• Exercise details
Within the listing below, how many lines include the string "each"? Reply with only the number.
------------------------------------------------------------------------
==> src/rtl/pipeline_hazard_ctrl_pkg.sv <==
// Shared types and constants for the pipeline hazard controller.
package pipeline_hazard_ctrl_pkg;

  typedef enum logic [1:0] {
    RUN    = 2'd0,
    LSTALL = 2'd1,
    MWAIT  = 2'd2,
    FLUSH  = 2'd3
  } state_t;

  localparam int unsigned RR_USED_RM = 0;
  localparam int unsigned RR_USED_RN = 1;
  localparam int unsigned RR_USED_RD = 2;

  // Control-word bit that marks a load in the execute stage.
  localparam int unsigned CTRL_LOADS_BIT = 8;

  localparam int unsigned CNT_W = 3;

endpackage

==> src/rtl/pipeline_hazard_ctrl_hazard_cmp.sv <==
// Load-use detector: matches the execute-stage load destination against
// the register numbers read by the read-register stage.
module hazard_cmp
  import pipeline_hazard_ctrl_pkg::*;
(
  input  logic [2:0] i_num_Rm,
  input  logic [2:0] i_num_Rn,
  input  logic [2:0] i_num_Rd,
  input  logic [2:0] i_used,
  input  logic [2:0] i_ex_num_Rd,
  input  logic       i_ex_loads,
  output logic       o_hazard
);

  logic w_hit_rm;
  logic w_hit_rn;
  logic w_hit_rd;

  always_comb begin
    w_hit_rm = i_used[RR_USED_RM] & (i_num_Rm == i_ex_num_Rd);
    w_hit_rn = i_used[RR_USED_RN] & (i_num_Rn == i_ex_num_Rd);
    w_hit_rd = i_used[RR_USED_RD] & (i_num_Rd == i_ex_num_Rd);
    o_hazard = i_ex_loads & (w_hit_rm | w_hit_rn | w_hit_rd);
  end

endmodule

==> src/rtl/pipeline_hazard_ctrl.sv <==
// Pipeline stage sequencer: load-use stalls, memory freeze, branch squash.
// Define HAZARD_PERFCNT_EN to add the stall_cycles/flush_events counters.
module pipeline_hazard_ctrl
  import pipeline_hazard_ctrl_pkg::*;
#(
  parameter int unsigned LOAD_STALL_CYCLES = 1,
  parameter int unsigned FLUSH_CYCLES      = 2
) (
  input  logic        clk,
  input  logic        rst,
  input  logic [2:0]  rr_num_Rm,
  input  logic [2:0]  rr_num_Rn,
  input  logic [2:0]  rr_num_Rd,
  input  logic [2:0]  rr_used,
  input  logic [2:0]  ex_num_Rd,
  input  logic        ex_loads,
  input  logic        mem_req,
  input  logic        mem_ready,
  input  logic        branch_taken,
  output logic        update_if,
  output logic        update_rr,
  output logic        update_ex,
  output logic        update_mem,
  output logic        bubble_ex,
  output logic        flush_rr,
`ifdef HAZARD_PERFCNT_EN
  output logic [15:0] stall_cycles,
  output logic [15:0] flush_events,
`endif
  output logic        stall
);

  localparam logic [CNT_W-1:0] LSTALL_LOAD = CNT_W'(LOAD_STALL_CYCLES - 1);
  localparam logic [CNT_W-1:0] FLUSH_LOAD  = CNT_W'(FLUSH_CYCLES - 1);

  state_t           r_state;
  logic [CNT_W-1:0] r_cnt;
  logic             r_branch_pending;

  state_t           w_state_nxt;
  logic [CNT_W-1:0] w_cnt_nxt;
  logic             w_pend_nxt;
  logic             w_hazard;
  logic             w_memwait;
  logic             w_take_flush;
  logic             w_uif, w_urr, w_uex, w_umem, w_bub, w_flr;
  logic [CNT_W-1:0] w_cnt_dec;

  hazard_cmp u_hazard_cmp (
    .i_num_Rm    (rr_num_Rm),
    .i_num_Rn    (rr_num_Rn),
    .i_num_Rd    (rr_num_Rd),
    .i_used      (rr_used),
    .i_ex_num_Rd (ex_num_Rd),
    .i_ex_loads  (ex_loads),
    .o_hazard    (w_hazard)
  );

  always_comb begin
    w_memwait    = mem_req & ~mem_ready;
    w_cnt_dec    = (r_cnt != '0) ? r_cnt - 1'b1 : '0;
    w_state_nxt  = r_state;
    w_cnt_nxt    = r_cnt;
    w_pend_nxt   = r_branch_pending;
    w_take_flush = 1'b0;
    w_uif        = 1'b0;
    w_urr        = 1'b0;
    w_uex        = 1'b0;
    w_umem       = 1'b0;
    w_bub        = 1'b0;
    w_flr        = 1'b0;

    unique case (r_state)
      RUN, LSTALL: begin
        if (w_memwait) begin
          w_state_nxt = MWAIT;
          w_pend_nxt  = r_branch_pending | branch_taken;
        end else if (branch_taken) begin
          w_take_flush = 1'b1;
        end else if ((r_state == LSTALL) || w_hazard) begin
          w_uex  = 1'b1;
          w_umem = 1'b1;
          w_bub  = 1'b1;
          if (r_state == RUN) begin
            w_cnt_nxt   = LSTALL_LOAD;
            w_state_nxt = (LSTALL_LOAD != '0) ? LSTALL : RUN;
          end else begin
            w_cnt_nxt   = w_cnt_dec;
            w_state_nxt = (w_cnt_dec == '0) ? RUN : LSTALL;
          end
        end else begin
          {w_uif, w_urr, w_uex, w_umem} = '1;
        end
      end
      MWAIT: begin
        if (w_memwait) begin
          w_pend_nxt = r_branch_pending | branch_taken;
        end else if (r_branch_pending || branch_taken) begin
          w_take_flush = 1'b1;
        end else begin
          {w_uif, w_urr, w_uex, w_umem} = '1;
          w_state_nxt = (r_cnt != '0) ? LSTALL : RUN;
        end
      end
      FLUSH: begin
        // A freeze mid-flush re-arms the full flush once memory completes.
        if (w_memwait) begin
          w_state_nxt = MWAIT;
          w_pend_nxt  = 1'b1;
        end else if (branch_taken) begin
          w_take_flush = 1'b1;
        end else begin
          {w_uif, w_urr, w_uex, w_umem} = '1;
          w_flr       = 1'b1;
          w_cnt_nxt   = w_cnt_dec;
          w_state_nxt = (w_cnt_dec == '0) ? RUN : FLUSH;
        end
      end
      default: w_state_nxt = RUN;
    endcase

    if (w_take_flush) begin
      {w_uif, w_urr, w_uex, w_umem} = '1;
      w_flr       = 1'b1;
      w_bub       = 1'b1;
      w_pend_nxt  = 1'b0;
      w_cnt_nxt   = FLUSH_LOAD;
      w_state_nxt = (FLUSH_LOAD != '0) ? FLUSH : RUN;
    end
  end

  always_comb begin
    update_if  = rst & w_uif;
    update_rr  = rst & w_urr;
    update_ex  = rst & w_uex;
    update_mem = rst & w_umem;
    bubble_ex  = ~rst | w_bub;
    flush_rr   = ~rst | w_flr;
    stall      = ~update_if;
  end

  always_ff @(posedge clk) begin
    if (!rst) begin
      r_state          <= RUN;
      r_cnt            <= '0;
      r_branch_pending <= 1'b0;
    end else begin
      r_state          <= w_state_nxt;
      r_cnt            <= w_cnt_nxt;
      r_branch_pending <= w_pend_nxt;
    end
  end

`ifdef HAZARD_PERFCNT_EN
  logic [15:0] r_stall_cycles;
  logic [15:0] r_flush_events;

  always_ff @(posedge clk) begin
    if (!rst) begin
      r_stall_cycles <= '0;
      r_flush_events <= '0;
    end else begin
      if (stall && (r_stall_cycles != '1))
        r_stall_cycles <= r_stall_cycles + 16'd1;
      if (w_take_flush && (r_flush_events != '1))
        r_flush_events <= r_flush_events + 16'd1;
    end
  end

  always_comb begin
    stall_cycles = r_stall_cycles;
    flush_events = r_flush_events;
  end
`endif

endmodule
------------------------------------------------------------------------
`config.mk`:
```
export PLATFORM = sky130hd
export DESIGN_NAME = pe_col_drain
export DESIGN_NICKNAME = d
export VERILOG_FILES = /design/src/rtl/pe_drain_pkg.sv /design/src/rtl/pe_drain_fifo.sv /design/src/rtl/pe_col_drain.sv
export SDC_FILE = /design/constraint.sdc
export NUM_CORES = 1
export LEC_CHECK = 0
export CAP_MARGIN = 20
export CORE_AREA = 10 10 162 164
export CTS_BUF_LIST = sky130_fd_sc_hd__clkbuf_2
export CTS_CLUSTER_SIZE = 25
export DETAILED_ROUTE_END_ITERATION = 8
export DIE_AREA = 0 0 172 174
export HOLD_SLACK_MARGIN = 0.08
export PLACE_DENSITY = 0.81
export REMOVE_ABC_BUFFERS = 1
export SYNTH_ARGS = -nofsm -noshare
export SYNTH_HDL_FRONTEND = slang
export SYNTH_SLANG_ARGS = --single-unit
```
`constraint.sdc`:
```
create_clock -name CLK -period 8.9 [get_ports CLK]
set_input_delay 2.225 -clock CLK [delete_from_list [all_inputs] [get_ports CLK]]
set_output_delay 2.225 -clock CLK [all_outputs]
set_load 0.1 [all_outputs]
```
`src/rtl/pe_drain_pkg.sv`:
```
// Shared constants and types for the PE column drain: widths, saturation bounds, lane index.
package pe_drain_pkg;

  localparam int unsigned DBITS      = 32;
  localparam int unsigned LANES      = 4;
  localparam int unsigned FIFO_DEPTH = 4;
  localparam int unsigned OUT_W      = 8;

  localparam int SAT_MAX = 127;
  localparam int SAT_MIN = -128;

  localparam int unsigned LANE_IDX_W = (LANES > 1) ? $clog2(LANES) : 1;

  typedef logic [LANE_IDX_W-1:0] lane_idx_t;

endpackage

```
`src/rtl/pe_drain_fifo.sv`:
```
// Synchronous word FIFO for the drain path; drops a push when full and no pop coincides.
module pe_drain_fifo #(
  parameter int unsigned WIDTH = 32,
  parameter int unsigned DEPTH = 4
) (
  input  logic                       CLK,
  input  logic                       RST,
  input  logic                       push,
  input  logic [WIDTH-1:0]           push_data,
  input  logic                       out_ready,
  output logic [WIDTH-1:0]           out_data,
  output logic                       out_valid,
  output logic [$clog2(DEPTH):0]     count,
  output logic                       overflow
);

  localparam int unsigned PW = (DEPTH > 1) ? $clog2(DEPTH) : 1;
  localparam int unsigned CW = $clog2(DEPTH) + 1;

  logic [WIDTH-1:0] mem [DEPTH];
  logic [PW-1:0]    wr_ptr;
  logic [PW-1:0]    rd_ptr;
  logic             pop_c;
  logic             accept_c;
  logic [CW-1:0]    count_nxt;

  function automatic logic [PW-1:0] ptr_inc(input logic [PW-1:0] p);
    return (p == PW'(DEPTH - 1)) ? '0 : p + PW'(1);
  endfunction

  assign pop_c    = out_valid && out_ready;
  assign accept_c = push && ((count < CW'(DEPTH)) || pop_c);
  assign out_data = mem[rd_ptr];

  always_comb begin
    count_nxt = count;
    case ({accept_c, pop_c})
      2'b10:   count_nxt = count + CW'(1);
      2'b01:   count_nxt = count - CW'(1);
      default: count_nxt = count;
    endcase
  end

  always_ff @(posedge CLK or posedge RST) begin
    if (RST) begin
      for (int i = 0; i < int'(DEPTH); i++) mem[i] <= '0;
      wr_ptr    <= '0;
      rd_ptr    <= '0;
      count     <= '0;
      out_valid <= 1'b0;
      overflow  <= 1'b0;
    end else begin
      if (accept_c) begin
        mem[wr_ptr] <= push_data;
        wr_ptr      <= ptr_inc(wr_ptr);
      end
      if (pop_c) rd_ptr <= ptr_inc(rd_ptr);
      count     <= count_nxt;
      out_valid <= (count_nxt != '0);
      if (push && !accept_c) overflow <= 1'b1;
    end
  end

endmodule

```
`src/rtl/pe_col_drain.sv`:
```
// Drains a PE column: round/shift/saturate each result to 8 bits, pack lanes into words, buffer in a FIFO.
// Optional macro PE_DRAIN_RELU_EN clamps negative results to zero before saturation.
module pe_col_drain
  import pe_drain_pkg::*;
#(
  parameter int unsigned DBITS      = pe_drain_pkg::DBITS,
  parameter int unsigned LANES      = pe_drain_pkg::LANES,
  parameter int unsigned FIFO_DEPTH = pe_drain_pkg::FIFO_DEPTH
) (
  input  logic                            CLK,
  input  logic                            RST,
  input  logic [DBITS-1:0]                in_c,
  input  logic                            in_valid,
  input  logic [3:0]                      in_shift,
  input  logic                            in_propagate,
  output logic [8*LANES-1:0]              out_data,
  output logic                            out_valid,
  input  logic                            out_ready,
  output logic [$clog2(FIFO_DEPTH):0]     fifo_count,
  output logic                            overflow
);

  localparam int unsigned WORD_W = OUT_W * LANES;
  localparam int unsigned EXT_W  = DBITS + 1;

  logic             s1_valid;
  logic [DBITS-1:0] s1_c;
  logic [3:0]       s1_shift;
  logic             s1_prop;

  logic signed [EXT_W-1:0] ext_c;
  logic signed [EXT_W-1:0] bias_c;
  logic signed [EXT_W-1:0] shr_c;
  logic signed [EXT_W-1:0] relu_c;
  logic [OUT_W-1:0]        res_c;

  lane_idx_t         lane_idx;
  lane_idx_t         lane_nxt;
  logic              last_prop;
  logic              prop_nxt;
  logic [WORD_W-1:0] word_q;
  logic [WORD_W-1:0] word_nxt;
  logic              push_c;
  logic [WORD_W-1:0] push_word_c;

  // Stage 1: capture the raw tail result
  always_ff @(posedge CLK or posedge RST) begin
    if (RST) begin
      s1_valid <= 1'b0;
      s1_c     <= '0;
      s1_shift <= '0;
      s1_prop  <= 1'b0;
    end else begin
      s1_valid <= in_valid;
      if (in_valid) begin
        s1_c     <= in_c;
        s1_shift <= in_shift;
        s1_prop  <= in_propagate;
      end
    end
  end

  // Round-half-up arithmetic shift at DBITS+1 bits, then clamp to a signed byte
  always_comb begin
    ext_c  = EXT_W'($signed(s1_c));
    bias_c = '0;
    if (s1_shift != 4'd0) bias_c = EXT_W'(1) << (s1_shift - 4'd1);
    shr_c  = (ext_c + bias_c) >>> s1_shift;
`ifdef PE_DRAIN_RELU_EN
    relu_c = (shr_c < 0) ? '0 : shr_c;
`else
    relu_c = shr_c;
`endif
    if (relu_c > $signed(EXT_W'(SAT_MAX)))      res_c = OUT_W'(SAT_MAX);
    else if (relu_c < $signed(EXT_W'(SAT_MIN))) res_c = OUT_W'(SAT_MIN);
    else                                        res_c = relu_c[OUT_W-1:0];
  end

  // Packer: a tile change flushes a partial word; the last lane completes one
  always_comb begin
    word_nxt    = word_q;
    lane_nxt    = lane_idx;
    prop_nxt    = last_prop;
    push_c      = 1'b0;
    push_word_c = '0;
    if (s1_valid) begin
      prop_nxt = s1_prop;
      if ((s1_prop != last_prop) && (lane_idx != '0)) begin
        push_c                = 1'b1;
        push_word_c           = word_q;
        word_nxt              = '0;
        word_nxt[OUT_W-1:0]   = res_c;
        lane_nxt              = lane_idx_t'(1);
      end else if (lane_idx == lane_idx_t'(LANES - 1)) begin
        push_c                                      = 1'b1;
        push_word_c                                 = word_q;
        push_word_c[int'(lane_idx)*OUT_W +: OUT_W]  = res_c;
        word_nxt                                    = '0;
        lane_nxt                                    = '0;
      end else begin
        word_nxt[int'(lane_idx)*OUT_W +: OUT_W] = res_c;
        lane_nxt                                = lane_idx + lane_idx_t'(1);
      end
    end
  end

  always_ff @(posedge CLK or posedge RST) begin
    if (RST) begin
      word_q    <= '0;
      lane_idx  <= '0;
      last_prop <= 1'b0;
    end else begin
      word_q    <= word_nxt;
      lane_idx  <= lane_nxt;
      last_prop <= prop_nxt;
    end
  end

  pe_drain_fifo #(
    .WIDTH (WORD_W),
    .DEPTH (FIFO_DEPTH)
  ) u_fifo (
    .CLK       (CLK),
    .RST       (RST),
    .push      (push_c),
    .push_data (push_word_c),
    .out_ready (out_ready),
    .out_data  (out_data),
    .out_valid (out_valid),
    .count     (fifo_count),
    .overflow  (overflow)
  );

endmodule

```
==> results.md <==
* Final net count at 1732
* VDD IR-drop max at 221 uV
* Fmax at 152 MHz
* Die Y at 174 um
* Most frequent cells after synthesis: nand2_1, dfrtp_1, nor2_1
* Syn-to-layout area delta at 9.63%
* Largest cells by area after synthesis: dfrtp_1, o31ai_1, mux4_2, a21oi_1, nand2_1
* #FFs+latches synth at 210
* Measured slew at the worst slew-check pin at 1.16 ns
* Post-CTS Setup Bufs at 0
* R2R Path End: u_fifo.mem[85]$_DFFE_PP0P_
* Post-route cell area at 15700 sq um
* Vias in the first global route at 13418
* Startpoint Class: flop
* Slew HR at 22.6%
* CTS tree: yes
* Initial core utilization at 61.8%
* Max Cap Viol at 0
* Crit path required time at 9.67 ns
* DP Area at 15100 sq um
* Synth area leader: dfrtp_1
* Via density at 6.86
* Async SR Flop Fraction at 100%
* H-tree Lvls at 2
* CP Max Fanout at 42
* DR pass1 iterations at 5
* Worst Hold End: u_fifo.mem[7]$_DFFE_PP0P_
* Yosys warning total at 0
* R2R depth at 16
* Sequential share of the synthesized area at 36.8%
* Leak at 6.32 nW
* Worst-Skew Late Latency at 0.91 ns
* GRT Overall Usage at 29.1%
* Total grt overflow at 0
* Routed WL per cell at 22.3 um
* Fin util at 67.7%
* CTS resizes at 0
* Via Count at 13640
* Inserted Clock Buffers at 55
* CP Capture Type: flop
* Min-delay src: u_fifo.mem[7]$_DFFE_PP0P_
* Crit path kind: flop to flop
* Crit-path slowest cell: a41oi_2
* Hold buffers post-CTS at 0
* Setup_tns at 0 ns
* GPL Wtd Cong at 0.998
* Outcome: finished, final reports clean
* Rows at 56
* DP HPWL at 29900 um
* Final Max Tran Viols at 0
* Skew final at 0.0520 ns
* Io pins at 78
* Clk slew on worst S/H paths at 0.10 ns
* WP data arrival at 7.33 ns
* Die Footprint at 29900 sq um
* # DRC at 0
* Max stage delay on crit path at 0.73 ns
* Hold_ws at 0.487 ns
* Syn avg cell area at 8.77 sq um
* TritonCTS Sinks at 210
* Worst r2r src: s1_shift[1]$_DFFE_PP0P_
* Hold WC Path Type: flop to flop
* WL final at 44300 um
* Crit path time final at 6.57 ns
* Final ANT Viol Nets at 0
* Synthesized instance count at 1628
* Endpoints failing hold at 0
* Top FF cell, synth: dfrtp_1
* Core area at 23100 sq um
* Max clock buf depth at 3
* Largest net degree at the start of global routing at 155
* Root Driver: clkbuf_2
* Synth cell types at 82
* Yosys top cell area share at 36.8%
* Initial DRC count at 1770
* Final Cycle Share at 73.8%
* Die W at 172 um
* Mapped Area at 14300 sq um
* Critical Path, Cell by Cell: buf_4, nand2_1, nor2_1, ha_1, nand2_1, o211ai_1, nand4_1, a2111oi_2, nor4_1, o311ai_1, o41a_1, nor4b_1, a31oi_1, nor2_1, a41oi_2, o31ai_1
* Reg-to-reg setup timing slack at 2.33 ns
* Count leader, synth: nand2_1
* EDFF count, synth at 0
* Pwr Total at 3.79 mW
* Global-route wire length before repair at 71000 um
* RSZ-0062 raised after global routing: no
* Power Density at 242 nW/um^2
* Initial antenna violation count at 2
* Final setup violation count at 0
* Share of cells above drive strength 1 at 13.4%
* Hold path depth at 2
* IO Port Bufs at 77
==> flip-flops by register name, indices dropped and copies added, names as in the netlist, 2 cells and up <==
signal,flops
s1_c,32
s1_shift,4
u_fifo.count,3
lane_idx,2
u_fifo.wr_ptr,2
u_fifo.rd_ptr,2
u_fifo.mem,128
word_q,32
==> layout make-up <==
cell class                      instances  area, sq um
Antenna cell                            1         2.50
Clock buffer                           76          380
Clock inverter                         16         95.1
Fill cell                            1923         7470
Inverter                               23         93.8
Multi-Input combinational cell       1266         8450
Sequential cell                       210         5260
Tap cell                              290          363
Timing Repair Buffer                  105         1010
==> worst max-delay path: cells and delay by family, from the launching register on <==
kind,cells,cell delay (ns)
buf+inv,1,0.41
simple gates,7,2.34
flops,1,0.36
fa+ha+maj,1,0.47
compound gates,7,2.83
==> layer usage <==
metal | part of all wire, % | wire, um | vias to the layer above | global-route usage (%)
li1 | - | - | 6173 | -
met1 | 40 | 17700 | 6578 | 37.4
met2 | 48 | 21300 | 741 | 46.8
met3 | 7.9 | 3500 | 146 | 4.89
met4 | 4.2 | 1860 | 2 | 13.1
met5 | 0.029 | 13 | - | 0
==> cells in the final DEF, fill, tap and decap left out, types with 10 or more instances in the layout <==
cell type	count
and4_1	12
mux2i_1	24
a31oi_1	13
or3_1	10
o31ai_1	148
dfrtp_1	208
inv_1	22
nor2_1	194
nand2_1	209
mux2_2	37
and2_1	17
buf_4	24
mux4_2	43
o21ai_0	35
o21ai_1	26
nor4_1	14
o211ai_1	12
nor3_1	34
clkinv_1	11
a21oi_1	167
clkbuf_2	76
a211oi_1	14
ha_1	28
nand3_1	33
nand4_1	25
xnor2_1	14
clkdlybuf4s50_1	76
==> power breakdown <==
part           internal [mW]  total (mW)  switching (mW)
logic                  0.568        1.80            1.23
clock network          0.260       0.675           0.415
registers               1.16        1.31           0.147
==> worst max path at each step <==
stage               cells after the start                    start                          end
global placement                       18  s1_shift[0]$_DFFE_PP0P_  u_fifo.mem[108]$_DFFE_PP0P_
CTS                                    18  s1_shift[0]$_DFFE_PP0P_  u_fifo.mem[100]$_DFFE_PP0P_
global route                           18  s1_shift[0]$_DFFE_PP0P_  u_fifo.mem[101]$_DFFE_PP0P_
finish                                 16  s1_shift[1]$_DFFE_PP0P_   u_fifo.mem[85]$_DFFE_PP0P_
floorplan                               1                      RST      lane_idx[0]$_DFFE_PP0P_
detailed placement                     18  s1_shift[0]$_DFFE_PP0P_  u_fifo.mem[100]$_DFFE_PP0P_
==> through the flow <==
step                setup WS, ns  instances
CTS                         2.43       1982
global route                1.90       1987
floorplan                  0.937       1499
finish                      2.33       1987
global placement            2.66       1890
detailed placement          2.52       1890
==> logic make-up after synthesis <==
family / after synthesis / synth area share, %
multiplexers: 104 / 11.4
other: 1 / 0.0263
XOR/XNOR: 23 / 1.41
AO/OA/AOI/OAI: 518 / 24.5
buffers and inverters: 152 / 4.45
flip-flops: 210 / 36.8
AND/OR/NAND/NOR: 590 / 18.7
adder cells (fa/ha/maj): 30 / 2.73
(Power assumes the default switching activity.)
------------------------------------------------------------------------
• Final answer
2